COMEX gold futures entered a bear market Wednesday, settling at $4,133.30 an ounce, down 23% from January's record high of $5,354.80 and the lowest finish since November 2025.
"The selloff is all about interest rates," Chris Gaffney, president of World Markets at EverBank, said. "Higher CPI data leads investors to believe the next Fed move will be upward."
The US May consumer price index rose to 4.2% from 3.8%, the highest since May 2023. The 30-year Treasury yield climbed above 5% to 5.016%, while the 10-year note yielded 4.535%. Markets now price a 43% probability of a Fed rate hike by December, up from 14% a month ago, CME FedWatch data shows.
The 91-day descent from peak to bear market is the fastest since 2008, when gold took 23 days to fall 20%. With the Strait of Hormuz blockade pushing oil prices higher and feeding inflation expectations, gold faces headwinds from both rising real yields and a strengthening dollar.
Gold's breakdown marks a stark reversal from January, when the metal traded as much as 23.4% higher year to date. It has now lost 4.8% in 2026. The decline erased roughly $9.75 trillion in market value from the precious metals complex, according to BullTheory data, with silver falling 47.7% and shedding an additional $3.2 trillion.
Rates Trump Geopolitics as Gold's Primary Driver
The Iran conflict and Strait of Hormuz blockade — events that historically would boost gold — have instead intensified selling. Higher oil prices from the supply disruption feed inflation, which strengthens the case for tighter monetary policy. Gold offers no yield, so rising bond returns increase its opportunity cost.
"Gold is not paying you anything, while Treasurys and bonds are paying you to park your money risk-free," Naeem Aslam, chief investment officer at Zaye Capital Markets, said.
The metal's correlation with equities has also shifted. Since June 1, the correlation coefficient between gold futures and the Nasdaq 100 stood at 0.91, FactSet data shows. Gold fell in tandem with US stocks Wednesday, with the S&P 500 dropping 1.2% and the Nasdaq Composite losing 1.5%.
Gold broke below its 200-day moving average for the first time in 660 trading days, triggering programmatic selling, according to Ole Hansen, head of commodity strategy at Saxo Bank.
Central Bank Selling Adds to Downside Pressure
Official-sector flows, once a reliable support, have turned negative. Turkey's central bank has been selling gold to support the lira, while Gulf nations including Qatar, the UAE and Saudi Arabia have liquidated holdings to fund war-related spending, according to Nigam Arora, founder of the Arora Report.
Citigroup lowered its three-month gold target to $4,000 an ounce from $4,300, with a downside scenario of $3,500 if the Strait of Hormuz blockade persists through late summer. The bank maintained its 6- to 12-month target of $5,000.

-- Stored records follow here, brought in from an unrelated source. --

**src/rtl/uart_rx_if.sv**
```systemverilog
// -----------------------------------------------------------------------------
// uart_rx_if
// Bundles the serial line and the byte hand-off towards the byte register.
//   rx        : asynchronous serial input, idle high
//   dout      : last valid received byte
//   wr_req    : byte-ready strobe (fixed-width high pulse)
//   frame_err : one-cycle pulse on a low stop bit
// master : the receiver (consumes rx, drives the byte side)
// slave  : line driver / byte consumer
// -----------------------------------------------------------------------------
interface uart_rx_if;
    logic       rx;
    logic [7:0] dout;
    logic       wr_req;
    logic       frame_err;

    modport master (
        input  rx,
        output dout,
        output wr_req,
        output frame_err
    );

    modport slave (
        output rx,
        input  dout,
        input  wr_req,
        input  frame_err
    );
endinterface

```
**src/rtl/uart_rx.sv**
```systemverilog
// -----------------------------------------------------------------------------
// uart_rx
// Oversampling 8N1 receiver front end. Deframes characters from the serial
// line and hands each valid byte to the downstream byte register with a
// fixed-width wr_req pulse; dout is held until the next valid frame.
// Ports:
//   clk   : single clock, rising edge
//   rst_n : synchronous active-low reset
//   bus   : uart_rx_if.master (rx in; dout, wr_req, frame_err out)
// Parameters:
//   CLKS_PER_BIT : clock cycles per bit period (>= 8)
//   REQ_CYCLES   : wr_req pulse width (>= 3, < CLKS_PER_BIT/2)
// -----------------------------------------------------------------------------
module uart_rx #(
    parameter int CLKS_PER_BIT = 868,
    parameter int REQ_CYCLES   = 4
) (
    input  logic      clk,
    input  logic      rst_n,
    uart_rx_if.master bus
);

    localparam int CNT_W = $clog2(CLKS_PER_BIT);
    localparam int REQ_W = $clog2(REQ_CYCLES + 1);

    localparam logic [CNT_W-1:0] HALF_LAST = CNT_W'(CLKS_PER_BIT / 2 - 1);
    localparam logic [CNT_W-1:0] BIT_LAST  = CNT_W'(CLKS_PER_BIT - 1);
    localparam logic [REQ_W-1:0] REQ_LOAD  = REQ_W'(REQ_CYCLES);

    typedef enum logic [2:0] {
        IDLE,
        START,
        DATA,
        STOP,
        BREAK
    } state_t;

    state_t           state;
    state_t           state_next;
    logic             rx_meta;
    logic             rx_s;
    logic [CNT_W-1:0] cnt;
    logic [CNT_W-1:0] cnt_next;
    logic [2:0]       bit_idx;
    logic [2:0]       bit_idx_next;
    logic [7:0]       shift;
    logic [7:0]       shift_next;
    logic [7:0]       dout_q;
    logic [7:0]       dout_next;
    logic [REQ_W-1:0] req_cnt;
    logic [REQ_W-1:0] req_cnt_next;
    logic             ferr_q;
    logic             ferr_next;

    // Two-flop synchroniser; both stages reset to the idle (high) line level
    // so a reset never looks like a start edge.
    always_ff @(posedge clk) begin
        if (!rst_n) begin
            rx_meta <= 1'b1;
            rx_s    <= 1'b1;
        end else begin
            rx_meta <= bus.rx;
            rx_s    <= rx_meta;
        end
    end

    always_ff @(posedge clk) begin
        if (!rst_n) begin
            state <= IDLE;
        end else begin
            state <= state_next;
        end
    end

    // Next-state and datapath decisions. The request counter runs on its own
    // regardless of the FSM; a valid stop bit reloads it. Overlap with a
    // running pulse cannot happen because REQ_CYCLES < half a bit period.
    always_comb begin
        state_next   = state;
        cnt_next     = cnt;
        bit_idx_next = bit_idx;
        shift_next   = shift;
        dout_next    = dout_q;
        ferr_next    = 1'b0;
        req_cnt_next = (req_cnt != '0) ? (req_cnt - REQ_W'(1)) : req_cnt;

        case (state)
            IDLE: begin
                if (!rx_s) begin
                    state_next = START;
                    cnt_next   = '0;
                end
            end

            // Re-check the start bit at its middle to reject short glitches.
            START: begin
                if (cnt == HALF_LAST) begin
                    cnt_next = '0;
                    if (!rx_s) begin
                        state_next   = DATA;
                        bit_idx_next = 3'd0;
                    end else begin
                        state_next = IDLE;
                    end
                end else begin
                    cnt_next = cnt + CNT_W'(1);
                end
            end

            // Counting from the start-bit middle keeps every sample mid-bit.
            DATA: begin
                if (cnt == BIT_LAST) begin
                    cnt_next   = '0;
                    shift_next = {rx_s, shift[7:1]};
                    if (bit_idx == 3'd7) begin
                        state_next = STOP;
                    end else begin
                        bit_idx_next = bit_idx + 3'd1;
                    end
                end else begin
                    cnt_next = cnt + CNT_W'(1);
                end
            end

            STOP: begin
                if (cnt == BIT_LAST) begin
                    cnt_next = '0;
                    if (rx_s) begin
                        dout_next    = shift;
                        req_cnt_next = REQ_LOAD;
                        state_next   = IDLE;
                    end else begin
                        ferr_next  = 1'b1;
                        state_next = BREAK;
                    end
                end else begin
                    cnt_next = cnt + CNT_W'(1);
                end
            end

            // A line stuck low must return high before a new start is armed.
            BREAK: begin
                if (rx_s) begin
                    state_next = IDLE;
                end
            end

            default: begin
                state_next = IDLE;
            end
        endcase
    end

    always_ff @(posedge clk) begin
        if (!rst_n) begin
            cnt     <= '0;
            bit_idx <= 3'd0;
            shift   <= 8'h00;
            dout_q  <= 8'h00;
            req_cnt <= '0;
            ferr_q  <= 1'b0;
        end else begin
            cnt     <= cnt_next;
            bit_idx <= bit_idx_next;
            shift   <= shift_next;
            dout_q  <= dout_next;
            req_cnt <= req_cnt_next;
            ferr_q  <= ferr_next;
        end
    end

    assign bus.dout      = dout_q;
    assign bus.wr_req    = (req_cnt != '0);
    assign bus.frame_err = ferr_q;

endmodule

```
**src/flat_wrapper.sv**
```systemverilog
// flat-port wrapper written by rule: the top's interface ports become plain ports
module uart_rx_flat 
#(
    parameter int CLKS_PER_BIT = 868,
    parameter int REQ_CYCLES   = 4
)
  (clk, rst_n, bus_rx, bus_dout, bus_wr_req, bus_frame_err);
  uart_rx_if bus_i ();
  input  logic clk;
  input  logic rst_n;
  input wire logic [$bits(bus_i.rx)-1:0] bus_rx;
  output wire logic [$bits(bus_i.dout)-1:0] bus_dout;
  output wire logic [$bits(bus_i.wr_req)-1:0] bus_wr_req;
  output wire logic [$bits(bus_i.frame_err)-1:0] bus_frame_err;
  assign bus_i.rx = bus_rx;
  assign bus_dout = bus_i.dout;
  assign bus_wr_req = bus_i.wr_req;
  assign bus_frame_err = bus_i.frame_err;
  uart_rx #(.CLKS_PER_BIT(CLKS_PER_BIT), .REQ_CYCLES(REQ_CYCLES)) u_core (.clk(clk), .rst_n(rst_n), .bus(bus_i));
endmodule
```
$ cat src/rtl/alarm_channel.sv
// One alarm channel: alarm time registers, match against the new time of day,
// and the IDLE/RINGING/SNOOZED controller with its snooze and ring countdowns.
module alarm_channel
  import multi_alarm_clock_pkg::*;
#(
  parameter int RING_SEC   = 300,
  parameter int SNOOZE_MIN = 9
) (
  input  logic       clk,
  input  logic       rst_n,
  input  logic       sec_tick,
  input  logic       en,
  input  logic       edit_min,
  input  logic       edit_hr,
  input  logic       fire,
  input  logic [5:0] new_min,
  input  logic [4:0] new_hr,
  input  logic       snooze,
  input  logic       stop,
  output logic [5:0] alarm_min,
  output logic [4:0] alarm_hr,
  output logic [1:0] state_o
);

  localparam int SNZ_TICKS = SNOOZE_MIN * 60;
  localparam int RING_W    = width_of(RING_SEC);
  localparam int SNZ_W     = width_of(SNZ_TICKS);
  localparam logic [RING_W-1:0] RING_LOAD = RING_W'(RING_SEC);
  localparam logic [SNZ_W-1:0]  SNZ_LOAD  = SNZ_W'(SNZ_TICKS);

  alarm_state_t      state_q, state_d;
  logic [5:0]        alarm_min_q, alarm_min_d;
  logic [4:0]        alarm_hr_q, alarm_hr_d;
  logic [RING_W-1:0] ring_cnt_q, ring_cnt_d;
  logic [SNZ_W-1:0]  snz_cnt_q, snz_cnt_d;
  logic              match;

  always_comb begin
    alarm_min_d = alarm_min_q;
    alarm_hr_d  = alarm_hr_q;
    if (edit_min) alarm_min_d = (alarm_min_q == 6'(MIN_MAX)) ? 6'd0 : alarm_min_q + 6'd1;
    if (edit_hr)  alarm_hr_d  = (alarm_hr_q == 5'(HR_MAX)) ? 5'd0 : alarm_hr_q + 5'd1;
  end

  assign match = fire && (new_min == alarm_min_q) && (new_hr == alarm_hr_q);

  // Disarm, edit and STOP all dominate; SNOOZE only matters while ringing.
  always_comb begin
    state_d    = state_q;
    ring_cnt_d = ring_cnt_q;
    snz_cnt_d  = snz_cnt_q;
    if (!en || edit_min || edit_hr || stop) begin
      state_d = IDLE;
    end else begin
      case (state_q)
        IDLE: begin
          if (match) begin
            state_d    = RINGING;
            ring_cnt_d = RING_LOAD;
          end
        end
        RINGING: begin
          if (snooze) begin
            state_d   = SNOOZED;
            snz_cnt_d = SNZ_LOAD;
          end else if (sec_tick) begin
            if (ring_cnt_q == RING_W'(1)) state_d = IDLE;
            ring_cnt_d = ring_cnt_q - RING_W'(1);
          end
        end
        SNOOZED: begin
          if (sec_tick) begin
            snz_cnt_d = snz_cnt_q - SNZ_W'(1);
            if (snz_cnt_q == SNZ_W'(1)) begin
              state_d    = RINGING;
              ring_cnt_d = RING_LOAD;
            end
          end
        end
        default: state_d = IDLE;
      endcase
    end
  end

  always_ff @(posedge clk or negedge rst_n) begin
    if (!rst_n) begin
      state_q     <= IDLE;
      alarm_min_q <= '0;
      alarm_hr_q  <= '0;
      ring_cnt_q  <= '0;
      snz_cnt_q   <= '0;
    end else begin
      state_q     <= state_d;
      alarm_min_q <= alarm_min_d;
      alarm_hr_q  <= alarm_hr_d;
      ring_cnt_q  <= ring_cnt_d;
      snz_cnt_q   <= snz_cnt_d;
    end
  end

  assign alarm_min = alarm_min_q;
  assign alarm_hr  = alarm_hr_q;
  assign state_o   = state_q;

endmodule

Not all analysts see the decline as permanent. EverBank's Gaffney called the selloff "a great opportunity to put some additional money to work," describing gold as "catastrophe insurance" for portfolios. Yardeni Research maintained a year-end target of $5,500 and a long-term forecast of $10,000.
The next catalyst for gold will be the resolution — or escalation — of the Strait of Hormuz situation. As Huatai Securities summarized: "Strait not open, gold hard to rise."
This article is for informational purposes only and does not constitute investment advice.